## EXERCISE OBJECTIVE:
Where the records below show the word "single" in a line, please copy that line.

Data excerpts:
○ ○ ○ ○

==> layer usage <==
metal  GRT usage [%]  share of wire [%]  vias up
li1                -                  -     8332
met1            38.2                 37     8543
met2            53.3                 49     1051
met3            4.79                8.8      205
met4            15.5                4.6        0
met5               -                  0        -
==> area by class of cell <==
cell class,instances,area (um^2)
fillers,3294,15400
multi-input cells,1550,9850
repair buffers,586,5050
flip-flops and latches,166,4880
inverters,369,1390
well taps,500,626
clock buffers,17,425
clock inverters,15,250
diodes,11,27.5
File: src/rtl/ackw_ram.sv
// generic single-port ram with registered read
// no dependencies
`timescale 1ns / 1ps

module ackw_ram #(
  parameter int WIDTH = 8,
  parameter int DEPTH = 16
) (
  input  logic                     clk_i,
  input  logic                     we_i,
  input  logic [$clog2(DEPTH)-1:0] addr_i,
  input  logic [WIDTH-1:0]         wdata_i,
  output logic [WIDTH-1:0]         rdata_o
);

  logic [WIDTH-1:0] mem_q [DEPTH];

  // write and registered read
  always_ff @(posedge clk_i) begin
    if (we_i) begin
      mem_q[addr_i] <= wdata_i;
    end
    rdata_o <= mem_q[addr_i];
  end

endmodule

File: config.mk
export PLATFORM = sky130hd
export DESIGN_NAME = ackw_ram
export DESIGN_NICKNAME = d
export VERILOG_FILES = /design/src/rtl/ackw_ram.sv
export SDC_FILE = /design/constraint.sdc
export NUM_CORES = 1
export LEC_CHECK = 0
export ABC_CLOCK_PERIOD_IN_PS = 2150
export BUFFER_PORTS_ARGS = -buffer_cell sky130_fd_sc_hd__clkbuf_2
export CAP_MARGIN = 25
export CELL_PAD_IN_SITES_DETAIL_PLACEMENT = 1
export CELL_PAD_IN_SITES_GLOBAL_PLACEMENT = 1
export CORE_ASPECT_RATIO = 0.7
export CORE_MARGIN = 1.5
export CORE_UTILIZATION = 40
export DETAILED_ROUTE_END_ITERATION = 16
export PLACE_DENSITY = 0.68
export SKIP_LAST_GASP = 1
export SYNTH_ARGS = -nofsm -noshare
export SYNTH_HDL_FRONTEND = slang
export SYNTH_SLANG_ARGS = --single-unit
File: constraint.sdc
create_clock -name clk_i -period 2.15 [get_ports clk_i]
set_input_delay 0.215 -clock clk_i [delete_from_list [all_inputs] [get_ports clk_i]]
set_output_delay 0.215 -clock clk_i [all_outputs]
set_load 0.01 [all_outputs]
== After elaboration in Yosys (flattened, before gate mapping) ==
Memories as Yosys holds them, arrays and structs flattened. A register that Yosys moved wholly into a read port is not among the register bits.
Index checks and enable logic that the tools add are counted.

* Multiplexer cells: 2

{| class="wikitable"
|+ Operators with widths
! cell !! number
|-
| $mux 1 || 2
|}

* Flip-flop bits (word level): 0
* Bits in writable memories: 128
* Input bits: 14
* Output and inout port bits: 8
* Word-level logic and storage cells: 3
* Memories kept: 1

{| class="wikitable"
|+ Memories
! name !! words !! width !! read ports !! clocked after Yosys merged registers in !! wr ports !! line !! RTL
|-
| mem_q || 16 || 8 || 1 || 1 || 1 || 16 || <nowiki>logic [WIDTH-1:0] mem_q [DEPTH];</nowiki>
|}

== Longest topological paths before layout ==
Gate-level depths: netlist of the first run.

* Depth in word-level cells: 2
* Depth in mapped cells: 5
* Gate-level depth less buffers: 3

== Worst setup path before layout of the first run ==
OpenSTA, ideal clock, no wires.

* Kind: input to register
* Start point: input port addr_i[2]
* End point: memory mem_q[0][0] (enable)
* Setup time: 0.383 ns
* Arrival: 1.325 ns
* Required time: 1.767 ns
* Slack: 0.442 ns
* Cell stages on the path: 2
* Buffers on the path: 0
* Path through: or3b_2 nor3_1

{| class="wikitable"
|+ RTL lines
! element !! line !! RTL
|-
| from (decl) || 11 || <nowiki>input logic [$clog2(DEPTH)-1:0] addr_i,</nowiki>
|-
| to (decl) || 16 ||
|}

Straight into the memory's write port.

==> results of run 1 <==
-- registers in the layout, indices dropped and copies added (netlist names) --
| register | flops |
|---|---|
| mem_q | 128 |
| rdata_o | 8 |
-- worst max-delay path by stage --
stage / endpoint / start / slack, ns
floorplan: mem_q[0][0] / addr_i[2] / 0.44
global placement: rdata_o[5] / addr_i[0] / 0.41
detailed placement: rdata_o[5] / addr_i[0] / 0.37
CTS: rdata_o[5] / mem_q[2][5] / 0.72
global route: rdata_o[5] / mem_q[3][5] / 0.71
finish: rdata_o[5] / mem_q[2][5] / 0.74
-- cell type report --
type | count | area share
Clock inverter | 14 | 0.02803
Tap cell | 162 | 0.03291
Sequential cell | 136 | 0.6500
Clock buffer | 18 | 0.06967
Multi-Input combinational cell | 83 | 0.1629
Timing Repair Buffer | 50 | 0.05647
-- per-layer routing --
metal	GRT usage	vias up	part of all wire
li1	-	1085	-
met1	0.2756	1345	0.50
met2	0.2392	62	0.44
met3	0.05477	6	0.050
met4	0.05587	0	0.0051
met5	0	-	0
-- kinds of logic (layout without fill, tap and decap cells) --
kind of cell,count (synthesis),count (layout),synth area share
and+or+nand+nor,35,35,0.03210
muxes,32,32,0.1422
DFF,136,136,0.7901
buffers and inverters,11,82,0.01185
AOI/OAI and AO/OA,16,16,0.02370
-- worst reg2reg max path: cells and delay by family (launching register included) --
family           cells  cell delay (ns)
flip-flops           1             0.36
AND/OR/NAND/NOR      1             0.10
AO/OA/AOI/OAI        1             0.35
multiplexers         1             0.47
-- cell usage in the layout (no fill, tap or decap), types with 2 or more instances in the layout --
master      count
inv_6           3
a22oi_1        16
bufinv_16       3
clkbuf_16      17
nand3b_1        2
clkinvlp_4      2
mux4_2         32
buf_12          2
nand2_1         9
clkinv_1        2
clkbuf_2       21
nor2b_1         2
nor2_1         13
buf_4          27
dfxtp_1         8
clkinv_4        2
edfxtp_1      128
nor3_1          4
nand2b_1        2
-- power by group --
| group | internal [mW] | switching, mW |
|---|---|---|
| sequential | 2.96 | 0.0256 |
| combinational | 0.124 | 0.164 |
| clock | 1.83 | 1.12 |
| total | 4.92 | 1.31 |
==> flow_metrics.py, run 1 <==
metrics = {
    "pwr": {
        "power_mw": 6.229,
        "p_per_area_nw_per_um2": 1011,
        "peakVddDrop_uv": 539.0,
        "power_leakage_nw": 2.072,
    },
    "detailed_routing": {
        "drtIter0Drc": 169,
        "firstDrtPassIters": 4,
        "ant_nets": 0,
        "vias_per_cell": 5.395,
        "vias": 2498,
        "drc": 0,
        "wl_per_cell_um": 23.23,
        "routed_wl_um": 10760,
    },
    "floorplanning": {
        "dieWidth_um": 137.5,
        "die_h_um": 97.17,
        "core_sq_um": 12380,
        "fp.dieArea_sq_um": 13360,
        "top_level_ports": 22,
        "core.rowCount": 34,
        "start_util": 0.4093,
    },
    "timing": {
        "whs_ns": 0.2303,
        "max_slew_margin": 0.7108,
        "rsz0062_at_grt": "no",
        "min_period_ns": 1.408,
        "max_freq_mhz": 710.3,
        "fin_ws_ns": 0.7421,
        "drv_slew": 0,
        "setup_viol": 0,
        "fin_crit_sh": 0.6548,
        "hold_viol": 0,
        "fin_setup_tns_ns": 0,
        "worst_pin_slew_ns": 0.4338,
        "finClkSkew_ns": 0.009123,
    },
    "finish": {
        "fin_nets": 302,
        "seqCellArea_sq_um": 4004,
        "finalCoreUtilization": 0.4976,
        "design_area_sq_um": 6160,
        "n_fill_cell": 1104,
        "layout.cells.non_filler": 463,
        "n_antenna_cell": 0,
        "areaGrowthSynthToFinish_pct": 21.56,
        "multiInputGateArea_sq_um": 1003,
        "drive_above_1_share": 0.3721,
    },
    "yosys": {
        "synth_most_common_cell": "edfxtp_1",
        "synth_top_flop_cell": "edfxtp_1",
        "synth_edf_count": 128,
        "synth_top_area_frac": 0.7585,
        "synth.area.top_cells": "edfxtp_1 76%, mux4_2 14%, dfxtp_1 3.2%, a22oi_1 2.4%, nor2_1 0.96%",
        "ys_seq_elements": 136,
        "avgSynthCellArea_sq_um": 22.03,
        "yosys.area.top_type": "edfxtp_1",
        "synth_area_sq_um": 5067,
        "synthArstFlopShare": 0,
        "yosys-top-cells-count": "128 x edfxtp_1, 32 x mux4_2, 16 x a22oi_1",
        "yosys_warnings": 0,
        "ys_types": 18,
        "yosysSeqAreaShare": 0.7901,
        "synth_cells": 230,
        "syn_nets": 244,
    },
    "clock_network": {
        "cts_root_buf": "clkbuf_16",
        "clockBufferDepth": 2,
        "postCtsHoldBufs": 0,
        "clk_latency_ns": 0.42,
        "post-cts-setup-buffers": 0,
        "cts_tree": "yes",
        "numCtsBuffers": 17,
        "htree_levels": 4,
        "cts.sinks": 136,
        "cts_resized": 0,
        "clk_pin_slew_worst_paths_ns": 0.06,
    },
    "critical_path": {
        "critPathTopFamily": "multiplexers",
        "crit_buf_inv": 0,
        "r2r-start": "mem_q[2][5]",
        "critPathMaxFanout": 1,
        "cp_cell_sequence": "mux4_2, a22oi_1, nand2_1",
        "critPathSlowestCell": "mux4_2",
        "worstSetupPathType": "register to register",
        "r2r.worst_path.cells": 3,
        "max_stage_delay_ns": 0.47,
        "arrival_ns": 1.71,
        "r2r-end": "rdata_o[5]",
        "crit_path_end_kind": "register",
        "cp.required_ns": 2.45,
        "rrSetupSlack_ns": 0.74,
        "start_kind": "register",
        "path_depth": 3,
    },
    "global_route": {
        "grt.overflow.total": 0,
        "grt_start_max_net_pins": 40,
        "grt_pass1_wl_um": 16400,
        "grt_pass1_vias": 2638,
        "antenna_found_initial": 0,
        "grt_usage": 0.1780,
    },
    "outcome": {
        "status": "completed",
    },
    "worst_hold_path": {
        "hold_path_class": "input pin to register",
        "holdPathEnd": "mem_q[4][6]",
        "min_from": "wdata_i[6]",
        "hold_depth": 1,
    },
    "flow_run": {
        "maxCapViolations": 0,
    },
    "placed_design": {
        "place_area_sq_um": 5558,
        "gp_congestion": 0.7390,
        "io_buffers": 21,
        "hpwl_um": 7060,
        "dp_worst_setup_slack_ns": 0.3728,
        "place_inst": 431,
    },
}
Note: power is estimated with default switching activity, not from simulation.
==> inputs of run 2 (changes only) <==
Settings changed: ABC_CLOCK_PERIOD_IN_PS 2150 to 1200, PLACE_DENSITY 0.68 to 0.71.
Clock period 2.15 ns to 1.2 ns, I/O delays scaled along.
==> run 2 against run 1 <==
Effect of this change: the run now ends with negative setup slack left; critical endpoint is now rdata_o[1]; register-to-register slack worse by 0.90 ns; sequential share of layout area down 4.9 points; critical path type unchanged; die area unchanged.
==> flow_metrics.py, run 2 (synthesis gave the netlist of run 1 again) <==
metrics = {
    "outcome": {
        "status": "finished with violations",
        "violations": "negative setup slack",
    },
    "pwr": {
        "power_mw": 11.72,
        "power_leakage_nw": 2.238,
        "p_per_area_nw_per_um2": 1759,
        "peakVddDrop_uv": 1077,
    },
    "placed_design": {
        "io_buffers": 21,
        "gp_congestion": 0.7777,
        "hpwl_um": 7152,
        "place_area_sq_um": 6005,
    },
    "global_route": {
        "antenna_found_initial": 0,
        "grt_pass1_vias": 2826,
        "grt.overflow.total": 0,
        "grt_usage": 0.1970,
        "grt_pass1_wl_um": 18110,
        "grt_start_max_net_pins": 19,
    },
    "timing": {
        "drv_slew": 0,
        "hold_viol": 0,
        "fin_crit_sh": 1.132,
        "fin_ws_ns": -0.1579,
        "min_period_ns": 1.358,
        "rsz0062_at_grt": "yes",
        "max_slew_margin": 0.4190,
        "setup_viol": 8,
        "max_freq_mhz": 736.5,
        "finClkSkew_ns": 0.01285,
        "worst_pin_slew_ns": 0.8698,
    },
    "detailed_routing": {
        "vias": 2578,
        "routed_wl_um": 11670,
        "drc": 0,
        "firstDrtPassIters": 4,
        "drtIter0Drc": 198,
        "vias_per_cell": 5.382,
        "ant_nets": 0,
        "wl_per_cell_um": 24.36,
    },
    "clock_network": {
        "cts_root_buf": "clkbuf_16",
        "htree_levels": 4,
        "clk_latency_ns": 0.42,
        "post-cts-setup-buffers": 0,
        "clockBufferDepth": 2,
        "numCtsBuffers": 17,
        "clk_pin_slew_worst_paths_ns": 0.06,
        "cts.sinks": 136,
        "cts_tree": "yes",
    },
    "critical_path": {
        "worstSetupPathType": "register to register",
        "r2r-start": "mem_q[3][1]",
        "r2r.worst_path.cells": 4,
        "r2r-end": "rdata_o[1]",
        "crit_start": "mem_q[3][1]",
        "arrival_ns": 1.66,
        "start_kind": "register",
        "crit_path_end_kind": "register",
        "cp.required_ns": 1.51,
        "crit_end": "rdata_o[1]",
        "rrSetupSlack_ns": -0.16,
        "critPathMaxFanout": 1,
    },
    "finish": {
        "n_antenna_cell": 0,
        "drive_above_1_share": 0.4763,
        "mostFrequentLayoutCell": "edfxtp_1",
        "n_fill_cell": 1073,
        "top_register": "mem_q",
        "areaGrowthSynthToFinish_pct": 31.48,
        "seqCellArea_sq_um": 4004,
        "layout_common_cells": "128 x edfxtp_1, 32 x mux4_2, 28 x buf_4, 21 x clkbuf_2",
        "largest_register_ffs": 128,
        "multiInputGateArea_sq_um": 1160,
        "fin_nets": 318,
        "top_regs": "mem_q: 128 flops, rdata_o: 8 flops",
        "design_area_sq_um": 6663,
    },
    "floorplanning": {
        "core.rowCount": 34,
        "top_level_ports": 22,
        "core_sq_um": 12380,
        "die_h_um": 97.17,
        "dieWidth_um": 137.5,
        "fp.dieArea_sq_um": 13360,
        "start_util": 0.4093,
    },
    "flow_run": {
        "maxCapViolations": 0,
    },
    "worst_hold_path": {
        "hold_path_class": "input pin to register",
    },
}
[run 2: layer usage]
layer  GRT usage  vias up  part of all wire
met1      0.2837     1394              0.47
li1            -     1113                 -
met2      0.2935       58              0.47
met5           0        -                 0
met3     0.04591       13             0.040
met4     0.07287        0             0.014
[run 2: timing repair]
action / in CTS / in global routing
gates cloned: 0 / 0
hold buffers: 0 / 0
endpoints found under the setup margin: 8 / 8
pin swaps: 5 / 1
hold endpoints to repair: 0 / 0
resized for setup: 5 / 0
[run 2: layout make-up]
class                      instances  area share
clock inverter                     9     0.02592
multi-input combinational         83      0.1741
tap                              162     0.03042
clock buffer                      23     0.07023
timing repair buffer              66     0.09840
sequential                       136      0.6009
[run 2: metrics by stage]
stage | utilization | setup TNS (ns) | hold slack (ns) | cells | setup slack (ns)
3_5_place_dp | 0.4850 | -21.64 | 0.5083 | 448 | -0.3763
6_report | 0.5382 | -0.9378 | 0.1495 | 479 | -0.1579
3_3_place_gp | 0.4850 | -20.35 | 0.5096 | 448 | -0.3478
5_1_grt | 0.5382 | -1.386 | 0.1787 | 479 | -0.2253
4_1_cts | 0.5382 | -0.9780 | 0.1326 | 479 | -0.1810
2_1_floorplan | - | -1.671 | 0.2189 | 230 | -0.05865
[run 2: how the worst min path moves through the flow]
stage,startpoint,to,cells past startpoint
after floorplan,wdata_i[0],mem_q[0][0],0
after global placement,rdata_o[2],rdata_o[2],1
after detailed placement,rdata_o[2],rdata_o[2],1
after CTS,wdata_i[2],mem_q[11][2],1
after global routing,wdata_i[3],mem_q[11][3],1
final,wdata_i[2],mem_q[5][2],1
[run 2: worst max-delay path, cell delays in order, from the launching register on]
cell,delay [ns]
edfxtp_1,0.37
mux4_2,0.50
a22oi_2,0.17
buf_4,0.15
nand2_1,0.05
[run 2: report_power, final]
group          leakage, nW  internal [mW]  switching (mW)
registers             1.22           5.31          0.0356
clock network        0.311           3.79            1.92
logic                0.703          0.303           0.359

○ ○ ○ ○

## FINISHED TASK:
// generic single-port ram with registered read
export SYNTH_SLANG_ARGS = --single-unit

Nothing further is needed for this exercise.